Gather from the material every line that contains the string "while".

━━━━━ Dataset records ━━━━━

## config.mk

```make
export PLATFORM = sky130hd
export DESIGN_NAME = spram_seq_ctrl
export DESIGN_NICKNAME = d
export VERILOG_FILES = /design/src/rtl/spram_ctrl_pkg.sv /design/src/rtl/spram_rd_skid_fifo.sv /design/src/rtl/spram_seq_ctrl.sv
export SDC_FILE = /design/constraint.sdc
export NUM_CORES = 1
export LEC_CHECK = 0
export ABC_AREA = 1
export CAP_MARGIN = 40
export CORE_MARGIN = 2
export CORE_UTILIZATION = 35
export CTS_CLUSTER_SIZE = 12
export DETAILED_ROUTE_END_ITERATION = 16
export GPL_TIMING_DRIVEN = 0
export MAX_ROUTING_LAYER = met4
export PLACE_DENSITY = 0.68
export SYNTH_ARGS = -nofsm -noshare
export SYNTH_HDL_FRONTEND = slang
export SYNTH_HIERARCHICAL = 1
export SYNTH_SLANG_ARGS = --single-unit
```

## constraint.sdc

```tcl
create_clock -name clk -period 5.62 [get_ports clk]
set_input_delay 1.124 -clock clk [delete_from_list [all_inputs] [get_ports clk]]
set_output_delay 1.124 -clock clk [all_outputs]
set_load 0.03 [all_outputs]
```

## src/rtl/spram_ctrl_pkg.sv

```systemverilog
// Shared definitions for the single-port RAM burst sequencer: FSM states,
// read-buffer depth and the read-issue admission check.
package spram_ctrl_pkg;

  typedef enum logic [1:0] {
    ST_IDLE  = 2'd0,
    ST_WRITE = 2'd1,
    ST_READ  = 2'd2,
    ST_DRAIN = 2'd3
  } state_t;

  localparam int FIFO_DEPTH = 2;

  // A new read may issue only if the word it returns is guaranteed a FIFO slot.
  function automatic logic fifo_has_room(input logic full, input logic empty,
                                         input logic inflight, input logic pop);
    logic [2:0] occ;
    occ = full ? 3'd2 : (empty ? 3'd0 : 3'd1);
    return (occ + {2'b00, inflight}) < (3'(FIFO_DEPTH) + {2'b00, pop});
  endfunction

endpackage

```

## src/rtl/spram_rd_skid_fifo.sv

```systemverilog
// Two-entry output buffer absorbing RAM read data while the consumer stalls.
module spram_rd_skid_fifo
  import spram_ctrl_pkg::*;
#(
  parameter int DWIDTH = 60
) (
  input  logic              clk,
  input  logic              resetn,
  input  logic              push,
  input  logic              pop,
  input  logic [DWIDTH-1:0] din,
  output logic [DWIDTH-1:0] dout,
  output logic              full,
  output logic              empty
);

  logic [DWIDTH-1:0] buf_q [FIFO_DEPTH];
  logic              wp;
  logic              rp;
  logic [1:0]        cnt;
  logic              push_ok;
  logic              pop_ok;

  assign full    = (cnt == 2'(FIFO_DEPTH));
  assign empty   = (cnt == 2'd0);
  assign push_ok = push && (!full || pop);
  assign pop_ok  = pop && !empty;
  assign dout    = buf_q[rp];

  always_ff @(posedge clk) begin
    if (!resetn) begin
      wp  <= 1'b0;
      rp  <= 1'b0;
      cnt <= 2'd0;
    end else begin
      if (push_ok) wp <= ~wp;
      if (pop_ok)  rp <= ~rp;
      cnt <= cnt + {1'b0, push_ok} - {1'b0, pop_ok};
    end
  end

  always_ff @(posedge clk) begin
    if (push_ok) buf_q[wp] <= din;
  end

endmodule

```

## src/rtl/spram_seq_ctrl.sv

```systemverilog
// Burst sequencer for a single-port RAM: streams write bursts into the RAM and
// read bursts out through a two-entry buffer with full back-pressure support.
module spram_seq_ctrl
  import spram_ctrl_pkg::*;
#(
  parameter int AWIDTH    = 12,
  parameter int DWIDTH    = 60,
  parameter int NUM_WORDS = 4096
) (
  input  logic              clk,
  input  logic              resetn,
  input  logic              cmd_valid,
  output logic              cmd_ready,
  input  logic              cmd_op,
  input  logic [AWIDTH-1:0] cmd_base,
  input  logic [AWIDTH:0]   cmd_len,
  input  logic              wr_valid,
  output logic              wr_ready,
  input  logic [DWIDTH-1:0] wr_data,
  output logic              rd_valid,
  input  logic              rd_ready,
  output logic [DWIDTH-1:0] rd_data,
  output logic              done,
  output logic [AWIDTH-1:0] mem_addr,
  output logic              mem_wren,
  output logic [DWIDTH-1:0] mem_wdata,
  input  logic [DWIDTH-1:0] mem_rdata
);

  localparam logic [AWIDTH:0] MAX_LEN = (AWIDTH+1)'(NUM_WORDS);

  state_t            state;
  logic [AWIDTH-1:0] addr_q;
  logic [AWIDTH:0]   cnt_q;
  logic [AWIDTH:0]   len_eff;
  logic              vld_p1;
  logic              done_q;
  logic              issue;
  logic              pop;
  logic              fifo_full;
  logic              fifo_empty;

  assign len_eff   = (cmd_len > MAX_LEN) ? MAX_LEN : cmd_len;
  assign cmd_ready = (state == ST_IDLE);
  assign wr_ready  = (state == ST_WRITE);
  assign mem_wren  = wr_ready && wr_valid;
  assign mem_wdata = wr_data;
  assign mem_addr  = addr_q;
  assign done      = done_q;
  assign rd_valid  = !fifo_empty;
  assign pop       = rd_valid && rd_ready;
  assign issue     = (state == ST_READ) && (cnt_q != '0) &&
                     fifo_has_room(fifo_full, fifo_empty, vld_p1, pop);

  always_ff @(posedge clk) begin
    if (!resetn) begin
      state  <= ST_IDLE;
      addr_q <= '0;
      cnt_q  <= '0;
      vld_p1 <= 1'b0;
      done_q <= 1'b0;
    end else begin
      done_q <= 1'b0;
      // p0 -> p1: a read issued this cycle returns data from the RAM next cycle
      vld_p1 <= issue;
      unique case (state)
        ST_IDLE: begin
          if (cmd_valid) begin
            if (len_eff == '0) begin
              done_q <= 1'b1;
            end else begin
              addr_q <= cmd_base;
              cnt_q  <= len_eff;
              state  <= cmd_op ? ST_READ : ST_WRITE;
            end
          end
        end
        ST_WRITE: begin
          if (wr_valid) begin
            addr_q <= addr_q + AWIDTH'(1);
            cnt_q  <= cnt_q - (AWIDTH+1)'(1);
            if (cnt_q == (AWIDTH+1)'(1)) begin
              state  <= ST_IDLE;
              done_q <= 1'b1;
            end
          end
        end
        ST_READ: begin
          if (issue) begin
            addr_q <= addr_q + AWIDTH'(1);
            cnt_q  <= cnt_q - (AWIDTH+1)'(1);
            if (cnt_q == (AWIDTH+1)'(1)) state <= ST_DRAIN;
          end
        end
        ST_DRAIN: begin
          // Last word leaves when nothing is in flight and it is the only one buffered
          if (pop && !vld_p1 && !fifo_full) begin
            state  <= ST_IDLE;
            done_q <= 1'b1;
          end
        end
        default: state <= ST_IDLE;
      endcase
    end
  end

  spram_rd_skid_fifo #(
    .DWIDTH (DWIDTH)
  ) u_rd_fifo (
    .clk    (clk),
    .resetn (resetn),
    .push   (vld_p1),
    .pop    (pop),
    .din    (mem_rdata),
    .dout   (rd_data),
    .full   (fifo_full),
    .empty  (fifo_empty)
  );

endmodule

```
**src/rtl/imem_loader_pkg.sv**
```systemverilog
// Shared types and constants for the boot-time IMEM loader.
package imem_loader_pkg;

  typedef enum logic [2:0] {
    HDR_LO,
    HDR_HI,
    DATA,
    CSUM,
    DONE,
    ERR
  } state_t;

  localparam int unsigned LANE_W    = 2;
  localparam int unsigned HDR_BYTES = 2;

endpackage

```
**src/rtl/imem_byte_packer.sv**
```systemverilog
// Assembles little-endian bytes into 32-bit words and keeps the running frame XOR.
module imem_byte_packer
  import imem_loader_pkg::*;
(
  input  logic              clk,
  input  logic              rst_n,
  input  logic              clear,
  input  logic              xor_en,
  input  logic              byte_en,
  input  logic [7:0]        in_data,
  output logic [LANE_W-1:0] lane,
  output logic [7:0]        csum,
  output logic              word_valid,
  output logic [31:0]       word
);

  logic [23:0] shift;

  always_ff @(posedge clk or negedge rst_n) begin
    if (!rst_n) begin
      shift      <= '0;
      lane       <= '0;
      csum       <= '0;
      word_valid <= 1'b0;
      word       <= '0;
    end else begin
      word_valid <= 1'b0;
      if (clear) begin
        shift <= '0;
        lane  <= '0;
        csum  <= '0;
      end else begin
        if (xor_en) csum <= csum ^ in_data;
        if (byte_en) begin
          shift <= {in_data, shift[23:8]};
          lane  <= lane + LANE_W'(1);
          // Fourth byte completes the word; lane wraps back to 0 by itself.
          if (lane == '1) begin
            word_valid <= 1'b1;
            word       <= {in_data, shift};
          end
        end
      end
    end
  end

endmodule

```
**src/rtl/imem_loader.sv**
```systemverilog
// Frame parser and IMEM write driver; holds the core in reset until a verified image is loaded.
module imem_loader
  import imem_loader_pkg::*;
#(
  parameter int unsigned DEPTH     = 256,
  parameter logic [31:0] BASE_ADDR = 32'h0
) (
  input  logic        clk,
  input  logic        rst_n,
  input  logic        in_valid,
  input  logic [7:0]  in_data,
  output logic        in_ready,
  input  logic        restart,
  output logic        imem_we,
  output logic [31:0] imem_waddr,
  output logic [31:0] imem_wdata,
  output logic        cpu_hold,
  output logic        done,
  output logic        err
);

  localparam int unsigned IDX_W = $clog2(DEPTH + 1);

  state_t            state, state_next;
  logic              accept;
  logic              rearm;
  logic              data_byte;
  logic              word_last;
  logic              hdr_bad;
  logic [7:0]        n_lo;
  logic [15:0]       n_full;
  logic [IDX_W-1:0]  word_idx;
  logic [IDX_W-1:0]  last_idx;
  logic [31:0]       addr;
  logic [LANE_W-1:0] lane;
  logic [7:0]        csum;
  logic              word_valid;
  logic [31:0]       word;

  assign accept    = in_valid & in_ready;
  assign rearm     = restart & ((state == DONE) | (state == ERR));
  assign data_byte = accept & (state == DATA);
  assign n_full    = {in_data, n_lo};
  assign hdr_bad   = (n_full == 16'd0) | (32'(n_full) > DEPTH);
  assign word_last = (word_idx == last_idx) & (lane == '1);

  imem_byte_packer u_packer (
    .clk        (clk),
    .rst_n      (rst_n),
    .clear      (rearm),
    .xor_en     (accept & (state inside {HDR_LO, HDR_HI, DATA})),
    .byte_en    (data_byte),
    .in_data    (in_data),
    .lane       (lane),
    .csum       (csum),
    .word_valid (word_valid),
    .word       (word)
  );

  always_ff @(posedge clk or negedge rst_n) begin
    if (!rst_n) state <= HDR_LO;
    else        state <= state_next;
  end

  always_comb begin
    state_next = state;
    unique case (state)
      HDR_LO: if (accept) state_next = HDR_HI;
      HDR_HI: if (accept) state_next = hdr_bad ? ERR : DATA;
      DATA:   if (accept && word_last) state_next = CSUM;
      CSUM:   if (accept) state_next = (in_data == csum) ? DONE : ERR;
      DONE:   if (restart) state_next = HDR_LO;
      ERR:    if (restart) state_next = HDR_LO;
      default: state_next = HDR_LO;
    endcase
  end

  always_comb begin
    in_ready = 1'b0;
    cpu_hold = 1'b1;
    done     = 1'b0;
    err      = 1'b0;
    unique case (state)
      HDR_LO, HDR_HI, DATA, CSUM: in_ready = 1'b1;
      DONE: begin
        cpu_hold = 1'b0;
        done     = 1'b1;
      end
      ERR:     err = 1'b1;
      default: ;
    endcase
  end

  always_ff @(posedge clk or negedge rst_n) begin
    if (!rst_n) begin
      n_lo     <= '0;
      last_idx <= '0;
      word_idx <= '0;
      addr     <= BASE_ADDR;
    end else begin
      if (accept && state == HDR_LO) n_lo <= in_data;
      if (accept && state == HDR_HI) last_idx <= IDX_W'(n_full - 16'd1);
      if (rearm) begin
        word_idx <= '0;
        addr     <= BASE_ADDR;
      end else begin
        if (data_byte && lane == '1) word_idx <= word_idx + IDX_W'(1);
        // Address advances after the write cycle so it lines up with the registered word.
        if (word_valid) addr <= addr + 32'd4;
      end
    end
  end

  assign imem_we    = word_valid;
  assign imem_waddr = addr;
  assign imem_wdata = word;

endmodule

```
## config.mk

```make
export PLATFORM = sky130hd
export DESIGN_NAME = rs232_tx_scheduler_flat
export DESIGN_NICKNAME = d
export VERILOG_FILES = /design/src/rtl/rs232_tx_scheduler_pkg.sv /design/src/rtl/rs232_tx_scheduler_if.sv /design/src/rtl/rs232_tx_scheduler_rr_arbiter.sv /design/src/rtl/rs232_tx_scheduler.sv /design/src/flat_wrapper.sv
export SDC_FILE = /design/constraint.sdc
export NUM_CORES = 1
export LEC_CHECK = 0
export CORE_MARGIN = 2
export CORE_UTILIZATION = 52
export CTS_BUF_LIST = sky130_fd_sc_hd__clkbuf_4 sky130_fd_sc_hd__clkbuf_8
export DETAILED_ROUTE_END_ITERATION = 7
export PLACE_DENSITY = 0.88
export SLEW_MARGIN = 25
export SYNTH_ARGS = -nofsm -noshare
export SYNTH_HDL_FRONTEND = slang
export SYNTH_SLANG_ARGS = --single-unit
```

## constraint.sdc

```tcl
create_clock -name clk -period 6.1 [get_ports clk]
set_clock_uncertainty 0.05 [all_clocks]
set_input_delay 1.22 -clock clk [delete_from_list [all_inputs] [get_ports clk]]
set_output_delay 1.22 -clock clk [all_outputs]
set_load 0.02 [all_outputs]
```

## src/rtl/rs232_tx_scheduler_pkg.sv

```systemverilog
// Shared definitions for the RS-232 transmit scheduler: FSM states, frame
// constants and a parity helper.
package rs232_pkg;

  typedef enum logic [2:0] {
    IDLE,
    START,
    DATA,
    PARITY,
    STOP
  } state_t;

  localparam int   DATA_BITS  = 8;
  localparam logic LINE_IDLE  = 1'b1;
  localparam logic LINE_START = 1'b0;

  // Even parity: the bit that makes the total count of ones even.
  function automatic logic even_parity(input logic [DATA_BITS-1:0] b);
    return ^b;
  endfunction

endpackage

```

## src/rtl/rs232_tx_scheduler_if.sv

```systemverilog
// Requester handshake and serial/status bundle of the RS-232 transmit scheduler.
interface rs232_tx_scheduler_if #(
  parameter int NUM_REQ = 4
);
  localparam int IDW = (NUM_REQ > 1) ? $clog2(NUM_REQ) : 1;

  logic [NUM_REQ-1:0]   req_valid;
  logic [8*NUM_REQ-1:0] req_data;
  logic [NUM_REQ-1:0]   req_ready;
  logic [IDW-1:0]       grant_id;
  logic                 op_bit;
  logic                 idle;
  logic                 start;
  logic                 stop;
  logic                 frame_done;

  modport master (
    output req_valid, req_data,
    input  req_ready, grant_id, op_bit, idle, start, stop, frame_done
  );

  modport slave (
    input  req_valid, req_data,
    output req_ready, grant_id, op_bit, idle, start, stop, frame_done
  );
endinterface

```

## src/rtl/rs232_tx_scheduler_rr_arbiter.sv

```systemverilog
// Combinational round-robin arbiter: first valid requester at or above rr_ptr,
// wrapping to the bottom of the vector.
module rs232_rr_arbiter #(
  parameter int NUM_REQ = 4,
  localparam int IDW = (NUM_REQ > 1) ? $clog2(NUM_REQ) : 1
) (
  input  logic [NUM_REQ-1:0] req_valid,
  input  logic [IDW-1:0]     rr_ptr,
  input  logic               enable,
  output logic [NUM_REQ-1:0] grant,
  output logic [IDW-1:0]     grant_idx,
  output logic               any_valid
);

  logic found;

  // Two passes give the wrap-around search without modulo arithmetic.
  always_comb begin
    found     = 1'b0;
    grant_idx = '0;
    for (int j = 0; j < NUM_REQ; j++) begin
      if (!found && (j >= int'(rr_ptr)) && req_valid[j]) begin
        found     = 1'b1;
        grant_idx = IDW'(j);
      end
    end
    for (int j = 0; j < NUM_REQ; j++) begin
      if (!found && (j < int'(rr_ptr)) && req_valid[j]) begin
        found     = 1'b1;
        grant_idx = IDW'(j);
      end
    end
  end

  assign any_valid = |req_valid;
  assign grant     = (enable && found) ? (NUM_REQ'(1) << grant_idx) : '0;

endmodule

```

## src/rtl/rs232_tx_scheduler.sv

```systemverilog
// Shares one RS-232 transmitter between NUM_REQ byte requesters: round-robin
// grant, then start bit, 8 data bits LSB first, optional even parity, stop bit(s).
module rs232_tx_scheduler
  import rs232_pkg::*;
#(
  parameter int NUM_REQ      = 4,
  parameter int CLKS_PER_BIT = 16,
  parameter int PARITY_EN    = 0,
  parameter int STOP_BITS    = 1
) (
  input  logic                 clk,
  input  logic                 rst_n,
  rs232_tx_scheduler_if.slave  bus
);

  localparam int             IDW       = (NUM_REQ > 1) ? $clog2(NUM_REQ) : 1;
  localparam int             CW        = $clog2(CLKS_PER_BIT);
  localparam logic [CW-1:0]  BAUD_LAST = CW'(CLKS_PER_BIT - 1);
  localparam logic [2:0]     BIT_LAST  = 3'(DATA_BITS - 1);
  localparam logic           STOP_LAST = 1'(STOP_BITS - 1);

  state_t               state, state_nxt;
  logic [DATA_BITS-1:0] shift_reg, win_data;
  logic                 parity_bit;
  logic [CW-1:0]        baud_cnt;
  logic [2:0]           bit_cnt;
  logic                 stop_cnt;
  logic [IDW-1:0]       rr_ptr, grant_id, win_idx;
  logic [NUM_REQ-1:0]   win_grant;
  logic                 any_valid, arb_en, accept, bit_end;
  logic                 op_bit, idle, start, stop, frame_done;

  assign arb_en  = (state == IDLE);
  assign accept  = arb_en & any_valid;
  assign bit_end = (baud_cnt == BAUD_LAST);

  rs232_rr_arbiter #(.NUM_REQ(NUM_REQ)) u_arb (
    .req_valid (bus.req_valid),
    .rr_ptr    (rr_ptr),
    .enable    (arb_en),
    .grant     (win_grant),
    .grant_idx (win_idx),
    .any_valid (any_valid)
  );

  always_comb begin
    win_data = '0;
    for (int j = 0; j < NUM_REQ; j++) begin
      if (win_grant[j]) win_data = bus.req_data[DATA_BITS*j +: DATA_BITS];
    end
  end

  always_ff @(posedge clk or negedge rst_n) begin
    if (!rst_n) state <= IDLE;
    else        state <= state_nxt;
  end

  always_comb begin
    state_nxt  = state;
    op_bit     = LINE_IDLE;
    idle       = 1'b0;
    start      = 1'b0;
    stop       = 1'b0;
    frame_done = 1'b0;
    case (state)
      IDLE: begin
        idle = 1'b1;
        if (accept) state_nxt = START;
      end
      START: begin
        op_bit = LINE_START;
        start  = 1'b1;
        if (bit_end) state_nxt = DATA;
      end
      DATA: begin
        op_bit = shift_reg[0];
        if (bit_end && bit_cnt == BIT_LAST)
          state_nxt = (PARITY_EN != 0) ? PARITY : STOP;
      end
      PARITY: begin
        op_bit = parity_bit;
        if (bit_end) state_nxt = STOP;
      end
      STOP: begin
        stop = 1'b1;
        if (bit_end && stop_cnt == STOP_LAST) begin
          frame_done = 1'b1;
          state_nxt  = IDLE;
        end
      end
      default: state_nxt = IDLE;
    endcase
  end

  // Counters run only while a frame is in flight; IDLE parks them at zero.
  always_ff @(posedge clk or negedge rst_n) begin
    if (!rst_n) begin
      shift_reg  <= '0;
      parity_bit <= 1'b0;
      baud_cnt   <= '0;
      bit_cnt    <= '0;
      stop_cnt   <= 1'b0;
      rr_ptr     <= '0;
      grant_id   <= '0;
    end else begin
      if (accept) begin
        shift_reg  <= win_data;
        parity_bit <= even_parity(win_data);
        grant_id   <= win_idx;
        rr_ptr     <= (win_idx == IDW'(NUM_REQ - 1)) ? '0 : win_idx + 1'b1;
      end else if (state == DATA && bit_end) begin
        shift_reg <= {LINE_IDLE, shift_reg[DATA_BITS-1:1]};
      end

      if (state == IDLE || bit_end) baud_cnt <= '0;
      else                          baud_cnt <= baud_cnt + 1'b1;

      if (state == IDLE)                bit_cnt <= '0;
      else if (state == DATA && bit_end) bit_cnt <= bit_cnt + 1'b1;

      if (state == IDLE)                stop_cnt <= 1'b0;
      else if (state == STOP && bit_end) stop_cnt <= stop_cnt + 1'b1;
    end
  end

  assign bus.req_ready  = win_grant;
  assign bus.grant_id   = grant_id;
  assign bus.op_bit     = op_bit;
  assign bus.idle       = idle;
  assign bus.start      = start;
  assign bus.stop       = stop;
  assign bus.frame_done = frame_done;

endmodule

```

## src/flat_wrapper.sv

```systemverilog
// flat-port wrapper written by rule: the top's interface ports become plain ports
module rs232_tx_scheduler_flat import rs232_pkg::*;
#(
  parameter int NUM_REQ      = 4,
  parameter int CLKS_PER_BIT = 16,
  parameter int PARITY_EN    = 0,
  parameter int STOP_BITS    = 1
)
  (clk, rst_n, bus_req_valid, bus_req_data, bus_req_ready, bus_grant_id, bus_op_bit, bus_idle, bus_start, bus_stop, bus_frame_done);
  rs232_tx_scheduler_if #(.NUM_REQ(NUM_REQ)) bus_i ();
  input  logic clk;
  input  logic rst_n;
  input wire logic [$bits(bus_i.req_valid)-1:0] bus_req_valid;
  input wire logic [$bits(bus_i.req_data)-1:0] bus_req_data;
  output wire logic [$bits(bus_i.req_ready)-1:0] bus_req_ready;
  output wire logic [$bits(bus_i.grant_id)-1:0] bus_grant_id;
  output wire logic [$bits(bus_i.op_bit)-1:0] bus_op_bit;
  output wire logic [$bits(bus_i.idle)-1:0] bus_idle;
  output wire logic [$bits(bus_i.start)-1:0] bus_start;
  output wire logic [$bits(bus_i.stop)-1:0] bus_stop;
  output wire logic [$bits(bus_i.frame_done)-1:0] bus_frame_done;
  assign bus_i.req_valid = bus_req_valid;
  assign bus_i.req_data = bus_req_data;
  assign bus_req_ready = bus_i.req_ready;
  assign bus_grant_id = bus_i.grant_id;
  assign bus_op_bit = bus_i.op_bit;
  assign bus_idle = bus_i.idle;
  assign bus_start = bus_i.start;
  assign bus_stop = bus_i.stop;
  assign bus_frame_done = bus_i.frame_done;
  rs232_tx_scheduler #(.NUM_REQ(NUM_REQ), .CLKS_PER_BIT(CLKS_PER_BIT), .PARITY_EN(PARITY_EN), .STOP_BITS(STOP_BITS)) u_core (.clk(clk), .rst_n(rst_n), .bus(bus_i));
endmodule
```
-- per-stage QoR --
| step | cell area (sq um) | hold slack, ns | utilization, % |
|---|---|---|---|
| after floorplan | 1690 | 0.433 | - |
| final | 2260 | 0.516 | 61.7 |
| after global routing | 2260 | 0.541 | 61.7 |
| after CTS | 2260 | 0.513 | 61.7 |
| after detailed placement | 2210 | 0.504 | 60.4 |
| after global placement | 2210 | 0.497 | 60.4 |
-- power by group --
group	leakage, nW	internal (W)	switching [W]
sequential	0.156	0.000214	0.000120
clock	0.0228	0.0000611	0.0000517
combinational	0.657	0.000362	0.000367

━━━━━

## [Task output]
// Two-entry output buffer absorbing RAM read data while the consumer stalls.
  // Counters run only while a frame is in flight; IDLE parks them at zero.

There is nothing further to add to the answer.